Verizon subcontractors charged with hiring illegal immigrants
By TIM MCGLONE, The Virginian-Pilot
© October 31, 2007 | Last updated 5:30 PM Oct. 31



NORFOLK

Federal authorities today arrested a Verizon Communications' father-and-son subcontractor on charges of employing and housing undocumented immigrants.

The case stems from a May traffic stop on Interstate 264 in which state troopers discovered a van full of illegal immigrants working on a Verizon subcontract digging ditches for fiber optic lines.

U.S. Immigration & Customs Enforcement agents spent the past five months building a case against B&B Cable and its owners, the Buttery family of Midland in Fauquier County.

Robert R. Buttery Sr. and his son, Robert R. Buttery Jr., were brought into U.S. District Court in Norfolk for their first appearance today. Authorities were searching for a third defendant, Betty Jean Buttery.

A federal magistrate ordered the two men jailed pending a bond hearing Friday afternoon. Each is charged with employing, transporting and harboring undocumented immigrants and money laundering.

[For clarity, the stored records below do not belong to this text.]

Background: an optimization exercise with open tools, aiming at small area, a short achievable clock period and few clock cycles. Do not read the settings as production practice.
No activity file was given, so power comes from the tool's default toggle rates.

== cedar ==
// source_text_tokenizer_top
module source_text_tokenizer_top (
  input  logic        clk_i,
  input  logic        rst_ni,
  input  logic        in_valid,
  output logic        in_ready,
  input  logic [7:0]  in_text_byte,
  input  logic        in_end_of_text,
  output logic        out_valid,
  input  logic        out_ready,
  output logic [5:0]  out_kind,
  output logic [23:0] out_start_offset,
  output logic [15:0] out_token_length,
  output logic [15:0] out_token_line,
  output logic [15:0] out_token_col,
  output logic [7:0]  out_string_byte,
  output logic        out_last
);
==> flow/config.mk <==
export PLATFORM = sky130hd
export DESIGN_NAME = source_text_tokenizer_top
export DESIGN_NICKNAME = source_text_tokenizer_top
export VERILOG_FILES = /design/flow/design.v
export SDC_FILE = /design/flow/constraint.sdc
export NUM_CORES = 4
export LEC_CHECK = 0
export CAP_MARGIN = 20
export CORE_MARGIN = 2
export CORE_UTILIZATION = 60
export PLACE_DENSITY = 0.7
export SLEW_MARGIN = 20
==> flow/constraint.sdc <==
create_clock -name core_clock -period 9.0 [get_ports {clk_i}]
set_input_delay 1.8000 -clock core_clock [delete_from_list [all_inputs] [get_ports {clk_i}]]
set_output_delay 1.8000 -clock core_clock [all_outputs]
set_load 0.01 [all_outputs]
standard.sh (not shown) runs the stock make flow with config.mk's settings and CLKGATE_MAP_FILE= SYNTH_SCRIPT=/design/flow/synth_recipe.tcl, a recipe that flattens the netlist after the stock synthesis.
==> flow/flow/run.sh <==
#!/bin/bash
set -euo pipefail
export BUFFER_PORTS_ARGS="-buffer_cell sky130_fd_sc_hd__buf_1"
export CTS_ARGS="-sink_clustering_enable -repair_clock_nets -dont_use_dummy_load -buf_list sky130_fd_sc_hd__clkbuf_8 -sink_buffer_max_cap_derate 0.6"
export SETUP_SLACK_MARGIN=5.5
bash standard.sh > standard_flow.log 2>&1
--- input diff cedar..amber ---
--- a/flow/design.v
+++ b/flow/design.v
@@ -79,22 +79,54 @@
     case (k)
       0, 7, 8, 15:            l = 3;
       1, 4, 6, 14, 16, 17:    l = 5;
       2, 9, 10:               l = 2;
       3, 5, 11, 12:           l = 4;
       13, 18:                 l = 6;
       19:                     l = 8;
       default:                l = 0;
     endcase
     kw_len = l;
   endfunction
+  function automatic logic [23:0] sat_inc24(input logic [23:0] x, input logic en);
+    logic [5:0] g;
+    logic [23:0] r;
+    logic bc, c;
+    for (int k = 0; k < 6; k++) g[k] = &x[4*k +: 4];
+    bc = en && !(&g);
+    for (int k = 0; k < 6; k++) begin
+      c = bc;
+      for (int j = 0; j < 4; j++) begin
+        r[4*k+j] = x[4*k+j] ^ c;
+        c = c & x[4*k+j];
+      end
+      bc = bc & g[k];
+    end
+    sat_inc24 = r;
+  endfunction
+  function automatic logic [15:0] sat_inc16(input logic [15:0] x, input logic en);
+    logic [3:0] g;
+    logic [15:0] r;
+    logic bc, c;
+    for (int k = 0; k < 4; k++) g[k] = &x[4*k +: 4];
+    bc = en && !(&g);
+    for (int k = 0; k < 4; k++) begin
+      c = bc;
+      for (int j = 0; j < 4; j++) begin
+        r[4*k+j] = x[4*k+j] ^ c;
+        c = c & x[4*k+j];
+      end
+      bc = bc & g[k];
+    end
+    sat_inc16 = r;
+  endfunction
 endpackage
 module stt_kw_match (
   input  logic [7:0]  c_i,        
   input  logic [15:0] len_i,      
   input  logic        open_i,     
   input  logic [stt_pkg::NumKw-1:0] mask_i,
   output logic [stt_pkg::NumKw-1:0] mask_o,
   output logic [5:0]  kind_o      
 );
   logic short_len;
   assign short_len = len_i[15:3] == 13'd0;
@@ -199,25 +231,25 @@
       "}":     single_kind = stt_pkg::KRBrace;
       ";":     single_kind = stt_pkg::KSemi;
       ",":     single_kind = stt_pkg::KComma;
       ".":     single_kind = stt_pkg::KDot;
       "+":     single_kind = stt_pkg::KPlus;
       "-":     single_kind = stt_pkg::KMinus;
       "*":     single_kind = stt_pkg::KStar;
       default: begin single_kind = stt_pkg::KBadChar; is_single = 1'b0; end
     endcase
   end
   assign len_inc = (len_q != stt_pkg::LenMax) ? len_q + 16'd1 : len_q;
-  assign cur_off  = !adv_q ? 24'd0 : (off_q != stt_pkg::OffMax) ? off_q + 24'd1 : off_q;
-  assign cur_line = !adv_q ? 16'd1 : (lastlf_q && line_q != stt_pkg::PosMax) ? line_q + 16'd1 : line_q;
-  assign cur_col  = !adv_q || lastlf_q ? 16'd1 : (col_q != stt_pkg::PosMax) ? col_q + 16'd1 : col_q;
+  assign cur_off  = stt_pkg::sat_inc24(off_q, adv_q);
+  assign cur_line = stt_pkg::sat_inc16(line_q, adv_q && lastlf_q);
+  assign cur_col  = (adv_q && lastlf_q) ? 16'd1 : stt_pkg::sat_inc16(col_q, adv_q);
   stt_kw_match u_kw (
     .c_i(c), .len_i(len_q), .open_i(kw_open), .mask_i(kwm_q), .mask_o(kwm_d), .kind_o(kw_kind)
   );
   always_comb begin
     fall_res = 1'b1;
     fall_kind = single_kind;
     fall_len = 2'd1;
     if (eot) begin
       fall_kind = stt_pkg::KEnd; fall_len = 2'd0;
     end else if (is_blank || is_open || is_hold) begin
       fall_res = 1'b0;
@@ -347,41 +379,41 @@
   assign done_o = !split;
   assign emit = close_res || (fall && fall_res);
   assign advance = done_o && !eot && !halt_d && mode_q != stt_pkg::MEnded;
   logic [1:0]  pos_sel;
   assign pos_sel = close_res ? close_pos : stt_pkg::PosCur;
   logic p_load, p_from_last;
   assign p_load = (emit && pos_sel != stt_pkg::PosRun) || (open_run && !emit) || ppend_q;
   assign p_from_last = ppend_q || (mode_q == stt_pkg::MIdle && pend_q != stt_pkg::PNone);
   always_ff @(posedge clk_i or negedge rst_ni) begin
     if (!rst_ni) begin
       mode_q <= stt_pkg::MIdle; pend_q <= stt_pkg::PNone; halt_q <= 1'b0;
-      adv_q <= 1'b0;
+      off_q <= '0; line_q <= 16'd1; col_q <= 16'd1; adv_q <= 1'b0;
       ov_q <= 1'b0; ppend_q <= 1'b0;
     end else begin
       if (go_i) ppend_q <= open_run && emit;
       if (go_i) begin
         mode_q <= mode_d; pend_q <= pend_d; halt_q <= halt_d;
-        if (advance) adv_q <= 1'b1;
+        if (advance) begin
+          off_q <= cur_off; line_q <= cur_line; col_q <= cur_col; adv_q <= 1'b1;
+        end
       end
       if (go_i) ov_q <= emit;
       else if (out_ready_i) ov_q <= 1'b0;
     end
   end
   always_ff @(posedge clk_i) begin
     if (go_i) begin
       len_q <= len_d;
       kwm_q <= kwm_d;
-      if (advance) begin
-        off_q <= cur_off; line_q <= cur_line; col_q <= cur_col; lastlf_q <= is_lf;
-      end
+      if (advance) lastlf_q <= is_lf;
       if (p_load) begin
         p_off_q  <= p_from_last ? off_q  : cur_off;
         p_line_q <= p_from_last ? line_q : cur_line;
         p_col_q  <= p_from_last ? col_q  : cur_col;
       end
       if (emit) begin
         kind_q <= close_res ? close_kind : fall_kind;
         lsel_q <= close_res ? close_len : fall_len;
         sb_q <= sb;
         last_q <= !more;
       end
## What came out
Any difference in sequential power between cedar and amber is small enough to ignore.
Delta (amber minus cedar): y dimension of the die saw a decrease, worst hold slack went down 0.012 ns, final design instance area without fill now smaller, multi-input logic portion of the cell area went up, post-synthesis to final-layout area growth rose by 0.53 points.
The total design power in amber sits about 24% above the value recorded for cedar.
The non-clock buffer area fraction after layout was comparable across cedar and amber.
Register fraction of the total cell area: amber vs cedar down 0.79 points
amber: flow completed, timing, DRC and antenna clean
Diff cedar and amber: worst vdd rail ir drop higher in amber
No functional check of the RTL was part of any run of this note.

==> re-timing with driven ports <==
The results above use ideal ports. As a check the final layouts listed here were re-extracted and re-timed, cells and wires unchanged.
Step 1, drivers: a clkbuf_16 drives clk_i and a buf_2 each remaining input, both assumed.
Step 2 also shifts input and output timing later by t, the mid clock arrival at the registers, as if the neighbouring blocks saw the same clock.
a / b / c = no drivers / after step 1 / after step 2; a / b = the first two.
| run | shift t [ns] | setup slack, ns | worst setup path at the end |
|---|---|---|---|
| cedar | 0.503 | 5.518 / 5.518 / 5.151 | input to register |
| amber | 0.504 | 5.527 / 5.509 / 5.005 | input to register |
After both steps setup and hold are still met in every run listed. For amber, which loses most, drivers alone change the setup slack by -0.018 ns; drivers and shift together by -0.522 ns.
This is an optimization exercise on Yosys and OpenROAD, whose aim is small area, a short achievable clock period and few clock cycles per item, not a production implementation.
Where RTL was checked, it was by simulation tests only, not by an equivalence proof against the original.
Power is estimated from default activity; no workload was simulated.

Design bicubic_resampler, start of the top module:
module bicubic_resampler #(
    parameter int LEN_W = bicubic_pkg::LEN_W
) (
    input  wire logic              CLK,
    input  wire logic              RST,
    input  wire logic              start_i,
    input  wire logic [LEN_W-1:0]  src_len_i,
    input  wire logic [LEN_W-1:0]  dst_len_i,
    input  wire logic              src_valid_i,
    input  wire bicubic_pkg::pix_t src_pix_i,
    output logic                   src_ready_o,
    output logic                   out_valid_o,
    output bicubic_pkg::pix_t      out_pix_o,
    input  wire logic              out_ready_i,
    output logic                   done_o
);
Size: ~2,600 cells after synthesis, about 390 flip-flops, roughly 0.027 mm^2 of cells after synthesis.
==> flow/config.mk <==
export PLATFORM = sky130hd
export DESIGN_NAME = bicubic_resampler
export DESIGN_NICKNAME = bicubic_resampler
export VERILOG_FILES = /design/flow/design.v
export SDC_FILE = /design/flow/constraint.sdc
export NUM_CORES = 4
export LEC_CHECK = 0
export ABC_CLOCK_PERIOD_IN_PS = 4000
export CAP_MARGIN = 20
export CORE_MARGIN = 2
export CORE_UTILIZATION = 40
export SETUP_SLACK_MARGIN = 5
export SLEW_MARGIN = 20
export SYNTH_HIERARCHICAL = 1
==> flow/constraint.sdc <==
create_clock -name core_clock -period 10.0 [get_ports {CLK}]
set_input_delay 2.0000 -clock core_clock [delete_from_list [all_inputs] [get_ports {CLK}]]
set_output_delay 2.0000 -clock core_clock [all_outputs]
set_load 0.01 [all_outputs]
standard.sh (not shown) runs the stock make flow with config.mk's settings and CLKGATE_MAP_FILE= SYNTH_SCRIPT=/design/flow/synth_recipe.tcl, a recipe that flattens the netlist after the stock synthesis.
==> flow/flow/run.sh <==
#!/bin/bash
set -euo pipefail
sed 's/ SETUP_SLACK_MARGIN=[0-9.]* / SETUP_SLACK_MARGIN=6.4 /' standard.sh > standard_margin.sh
grep -q 'SETUP_SLACK_MARGIN=6.4' standard_margin.sh
bash standard_margin.sh > standard.log 2>&1
Then changed:
==> flow/run.sh (new file) <==
#!/bin/bash
# synth_recipe.tcl (not shown) runs the flow's synth.tcl, then flattens the netlist and writes it again
# the make line also repeats each setting of config.mk as NAME=value (left out here)
make -C /OpenROAD-flow-scripts/flow DESIGN_CONFIG=/design/flow/config.mk WORK_HOME=/design/flow/orfs CLKGATE_MAP_FILE= SYNTH_SCRIPT=/design/flow/synth_recipe.tcl finish
removed: flow/flow/run.sh
removed: flow/standard.sh
=> The changed run produced a clean layout. Global-route usage rises by 0.20 points. Critical path depth went down by 2. Setup slack loses 180 ps. Core utilization goes down by 1.6 points. Via count fell by 1.7%.
Function was not checked in any run of this note: the RTL went through the layout flow alone.

* * *

v34:
Another version of the RTL of bicubic_resampler (not shown whole).
For scale: roughly 2,700 cells after synthesis, roughly 27,000 sq um of cells after synthesis.
clock: 10.0 ns
lec_check: 0
abc_clock_period_in_ps: 4000
cap_margin: 10
core_margin: 2
core_utilization: 55
place_density: 0.75
setup_slack_margin: 5
slew_margin: 10
synth_hierarchical: 1
==> flow/flow/run.sh <==
#!/bin/bash
set -euo pipefail
sed 's/ SETUP_SLACK_MARGIN=[0-9.]* / SETUP_SLACK_MARGIN=6.6 /' standard.sh > standard_margin.sh
grep -q 'SETUP_SLACK_MARGIN=6.6' standard_margin.sh
bash standard_margin.sh > standard.log 2>&1
Testbench counts of v34, summed over its fixed seeds: cycles 18,916, items 16,987.
Edits applied to the flow inputs when going from v34 to v11:
# v34
export LEC_CHECK = 0
export ABC_CLOCK_PERIOD_IN_PS = 4000
export CAP_MARGIN = 10
export CORE_MARGIN = 2
export CORE_UTILIZATION = 55
export PLACE_DENSITY = 0.75
export SETUP_SLACK_MARGIN = 5
export SLEW_MARGIN = 10
export SYNTH_HIERARCHICAL = 1
create_clock -name core_clock -period 10.0 [get_ports {CLK}]
# v11
export LEC_CHECK = 0
export ABC_CLOCK_PERIOD_IN_PS = 4000
export CAP_MARGIN = 20
export CORE_MARGIN = 2
export CORE_UTILIZATION = 55
export CTS_CLUSTER_DIAMETER = 100
export CTS_CLUSTER_SIZE = 30
export PLACE_DENSITY = 0.75
export SETUP_SLACK_MARGIN = 5
export SLEW_MARGIN = 20
export SYNTH_HIERARCHICAL = 1
create_clock -name core_clock -period 10.0 [get_ports {CLK}]
==> comparison <==
The sequential portion of the cell area in v11 was higher than what v34 gave.
The routed wire length of v11 falls short of that of v34 by 1800 um.
Re combinational share of power: v11 is 5.2 points up on v34.
Looking at setup slack, v11 sits 0.017 ns above v34.
v11 consumes less power than v34 does.
Relative to v34, fmax has increased by about 0.5% in v11.
Side by side, number of cells in the finished layout apart from fillers turned out lower in v11 than in v34.
Final net count, v34 and v11, higher one = v34.
Input-level comparison between v4 and v11:
# v11
export LEC_CHECK = 0
export ABC_CLOCK_PERIOD_IN_PS = 4000
export CAP_MARGIN = 20
export CORE_MARGIN = 2
export CORE_UTILIZATION = 55
export CTS_CLUSTER_DIAMETER = 100
export CTS_CLUSTER_SIZE = 30
export PLACE_DENSITY = 0.75
export SETUP_SLACK_MARGIN = 5
export SLEW_MARGIN = 20
export SYNTH_HIERARCHICAL = 1
create_clock -name core_clock -period 10.0 [get_ports {CLK}]
# v4
export LEC_CHECK = 0
export ABC_CLOCK_PERIOD_IN_PS = 4000
export CAP_MARGIN = 20
export CORE_MARGIN = 2
export CORE_UTILIZATION = 55
export CTS_CLUSTER_DIAMETER = 100
export CTS_CLUSTER_SIZE = 22
export PLACE_DENSITY = 0.75
export SETUP_SLACK_MARGIN = 5
export SLEW_MARGIN = 20
export SYNTH_HIERARCHICAL = 1
create_clock -name core_clock -period 10.0 [get_ports {CLK}]
[summary]
Across v11 and v4, none had a timing, DRC or antenna violation. v4 vs. v11: core utilization has remained practically unchanged; minimum period implied by the final worst setup slack increased 0.051 ns; clock network contribution to total cell area +0.32 points; final-layout non-clock buffer area share went down by 0.31 points; power of the combinational group has decreased. v4 ended up with den[1] as its launch point of the worst path; v11 ended up with en[0]. v4 improves on v11 in first-pass GRT wire length.

* * *

== P ==
Another version of the RTL of bicubic_resampler (not shown whole).
Size in the first run: roughly 2,500 cells after synthesis, roughly 300 flip-flops, roughly 0.025 sq mm of cells after synthesis.
==> flow/design.v (excerpt) <==
module bicubic_resampler #(
    parameter int LEN_W = bicubic_pkg::LEN_W
) (
    input  wire logic              CLK,
    input  wire logic              RST,
    input  wire logic              start_i,
    input  wire logic [LEN_W-1:0]  src_len_i,
    input  wire logic [LEN_W-1:0]  dst_len_i,
    input  wire logic              src_valid_i,
    input  wire bicubic_pkg::pix_t src_pix_i,
    output logic                   src_ready_o,
    output logic                   out_valid_o,
    output bicubic_pkg::pix_t      out_pix_o,
    input  wire logic              out_ready_i,
    output logic                   done_o
);
Settings: LEC_CHECK=0, ABC_CLOCK_PERIOD_IN_PS=3000, CAP_MARGIN=20, CORE_MARGIN=2, CORE_UTILIZATION=40, SETUP_SLACK_MARGIN=5, SLEW_MARGIN=20, SYNTH_HIERARCHICAL=1; clock period 10.0 ns.
run.sh (not shown) runs the stock make flow with config.mk's settings and CLKGATE_MAP_FILE= SYNTH_SCRIPT=/design/flow/synth_recipe.tcl, a recipe that flattens the netlist after the stock synthesis.
Stock flow here: none of the scripts above is used.
Setup changes, P to Q
Settings: swapping 3000 for 2000 in ABC_CLOCK_PERIOD_IN_PS.
--- outcome ---
- Initial antenna violation count across P and Q: no real change.
- P -> Q: area growth from synthesis to layout delta 0, exact match
- Re aggregate routed wire length: no difference whatsoever between Q and P.
- Reported for P and Q, switching share of power turned out identical to the last digit.
- P and Q ended up with roughly the same clock group share of total power.
- Final critical-path setup slack across P and Q: no real change.
- From Q to P, global routing met1 resource utilization did not move at all.
- From P to Q, static power due to leakage did not move at all.
- Clock skew: Q vs P identical
Function was not checked in any run of this note: the RTL went through the layout flow alone.

* * *

bicubic_resampler with an RTL version that a note above also has.
For scale: about 38 I/O pins, about 0.027 mm^2 of cells after synthesis.
// bicubic_resampler
module bicubic_resampler #(
    parameter int LEN_W = bicubic_pkg::LEN_W
) (
    input  wire logic              CLK,
    input  wire logic              RST,
    input  wire logic              start_i,
    input  wire logic [LEN_W-1:0]  src_len_i,
    input  wire logic [LEN_W-1:0]  dst_len_i,
    input  wire logic              src_valid_i,
    input  wire bicubic_pkg::pix_t src_pix_i,
    output logic                   src_ready_o,
    output logic                   out_valid_o,
    output bicubic_pkg::pix_t      out_pix_o,
    input  wire logic              out_ready_i,
    output logic                   done_o
);
clock: 10.0 ns
lec_check: 0
abc_clock_period_in_ps: 4000
cap_margin: 20
core_margin: 2
core_utilization: 55
setup_slack_margin: 5
slew_margin: 20
synth_hierarchical: 1
standard.sh (not shown) runs the stock make flow with config.mk's settings and CLKGATE_MAP_FILE= SYNTH_SCRIPT=/design/flow/synth_recipe.tcl, a recipe that flattens the netlist after the stock synthesis.
Scripts as last shown in full above: flow/flow/run.sh
The starting point completed with no timing, DRC or antenna violations.
Testbench counts at the start, summed over its fixed seeds: cycles 18,916, items 16,987.
Next try:
Settings changed: CTS_CLUSTER_DIAMETER from default to 100, CTS_CLUSTER_SIZE from default to 22, PLACE_DENSITY from default to 0.75, TNS_END_PERCENT from default to 60.
After rerunning:
- sequential share of layout area came out higher by 0.82 points
- worst setup slack degrades by 0.031 ns
- wire length came out lower by 5.1%
- sequential power stays flat
- cell count came out lower by 1.2%
- combinational power came out higher by 5.0%
- via count came out higher by 1.0%
Next try:
Settings changed: PLACE_DENSITY 0.75 to 0.8, TNS_END_PERCENT 60 to default.
Effect: The new run ran to the end with no violations; global-route usage goes up by 0.37 points; worst hold slack is worse by 0.011 ns; cell area decreases slightly; via count went up slightly; worst setup slack gets better by 0.044 ns.
Next try:
==> flow/flow/run.sh (replaced) <==
#!/bin/bash
set -euo pipefail
sed 's/ SETUP_SLACK_MARGIN=[0-9.]* / SETUP_SLACK_MARGIN=6.5 /' standard.sh > standard_margin.sh
grep -q 'SETUP_SLACK_MARGIN=6.5' standard_margin.sh
bash standard_margin.sh > standard.log 2>&1
Settings changed: CTS_CLUSTER_DIAMETER 100 to default, CTS_CLUSTER_SIZE 22 to default, PLACE_DENSITY 0.8 to 0.75.
After rerunning: The changed run produced a clean layout; count of clock-buffer cells in the layout rises by 27; routed wire length rises by 0.62%; first-iteration DRC count falls by 11%; synthesized area stays the same.
Next try:
==> flow/flow/run.sh (replaced) <==
#!/bin/bash
set -euo pipefail
sed 's/ SETUP_SLACK_MARGIN=[0-9.]* / SETUP_SLACK_MARGIN=6.6 /' standard.sh > standard_margin.sh
grep -q 'SETUP_SLACK_MARGIN=6.6' standard_margin.sh
bash standard_margin.sh > standard.log 2>&1
Settings changed: CTS_CLUSTER_DIAMETER from default to 100, CTS_CLUSTER_SIZE from default to 22, TNS_END_PERCENT from default to 30.
- final area decreases by about 2%
- utilization decreases by 1.3 points
- power decreases by about 5.6%
- routed wire length decreases by 2.2%
- setup slack loses 0.044 ns
- fmax decreases by 1.3%
- die area stays the same
- clock-buffer cell count decreases by 27
- synthesized area is unchanged
- clock skew increases by 0.017 ns
Next try:
Settings changed: CTS_CLUSTER_SIZE 22 to 26, TNS_END_PERCENT 30 to default.
Outcome: Worst setup slack is better by 0.11 ns; non-clock buffer count decreases by 2; worst hold slack got worse by 0.0046 ns.

-- static timing again, ports no longer ideal --
How much do the figures lean on ideal ports? The routed layouts below were timed once more, with nothing changed but the port constraints.
Step 1 sets driving cells, clkbuf_16 on the clock port and buf_2 on the other inputs (assumed; they add their load-dependent delay and slew).
Step 2, shift: input delay + t, output delay - t, t = (earliest + latest rising clock arrival at the registers) / 2. This alone moves slack from input paths to output paths.
Slacks: no drivers / after step 1 / after step 2; pairs: no drivers / after step 1.
run	t (ns)	setup slack, ns	hold slack, ns	worst register clock-pin slew, ns	worst slew at a driven data input, ns
the first run of note 1	0.616	5.398 / 5.398 / 5.398	0.322 / 0.322 / 0.322	0.07 / 0.07	0.07
the second run of note 1	0.641	5.219 / 5.219 / 5.203	0.318 / 0.318 / 0.318	0.06 / 0.06	0.04
v34	0.641	6.632 / 6.632 / 6.053	0.322 / 0.322 / 0.322	0.07 / 0.07	0.04
v11	0.607	6.649 / 6.649 / 6.104	0.328 / 0.328 / 0.328	0.12 / 0.12	0.04
v4	0.601	6.598 / 6.598 / 6.069	0.329 / 0.329 / 0.329	0.10 / 0.10	0.04
P	0.590	5.251 / 5.251 / 5.175	0.325 / 0.325 / 0.325	0.06 / 0.06	0.12
Q	0.590	5.251 / 5.251 / 5.175	0.325 / 0.325 / 0.325	0.06 / 0.06	0.12
the first run of note 4	0.626	6.593 / 6.628 / 6.002	0.322 / 0.322 / 0.322	0.06 / 0.06	0.04
the second run of note 4	0.618	6.562 / 6.504 / 6.036	0.328 / 0.328 / 0.328	0.10 / 0.10	0.04
the third run of note 4	0.600	6.606 / 6.618 / 6.031	0.317 / 0.317 / 0.317	0.10 / 0.10	0.03
the fourth run of note 4	0.621	6.544 / 6.490 / 5.978	0.315 / 0.315 / 0.315	0.07 / 0.07	0.04
the fifth run of note 4	0.619	6.500 / 6.441 / 6.043	0.328 / 0.328 / 0.328	0.10 / 0.10	0.04
the sixth run of note 4	0.601	6.606 / 6.606 / 6.082	0.323 / 0.323 / 0.323	0.11 / 0.11	0.04
After both steps setup and hold are still met in every run listed. For the first run of note 4, which loses most, drivers alone change the setup slack by +0.035 ns; drivers and shift together by -0.591 ns.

Court records unsealed today show that many of the 14 undocumented B&B workers arrested during the May traffic stop have been cooperating with immigration authorities. They are currently being processed for deportation.

One worker told agents that he was paid by B&B $100 per day for a 12-hour shift minus $60 a week for housing and utilities, according to the records. That works out to about $9 an hour for a five-day work week. Some said they were put up in a house off Oceana Boulevard in Virginia Beach.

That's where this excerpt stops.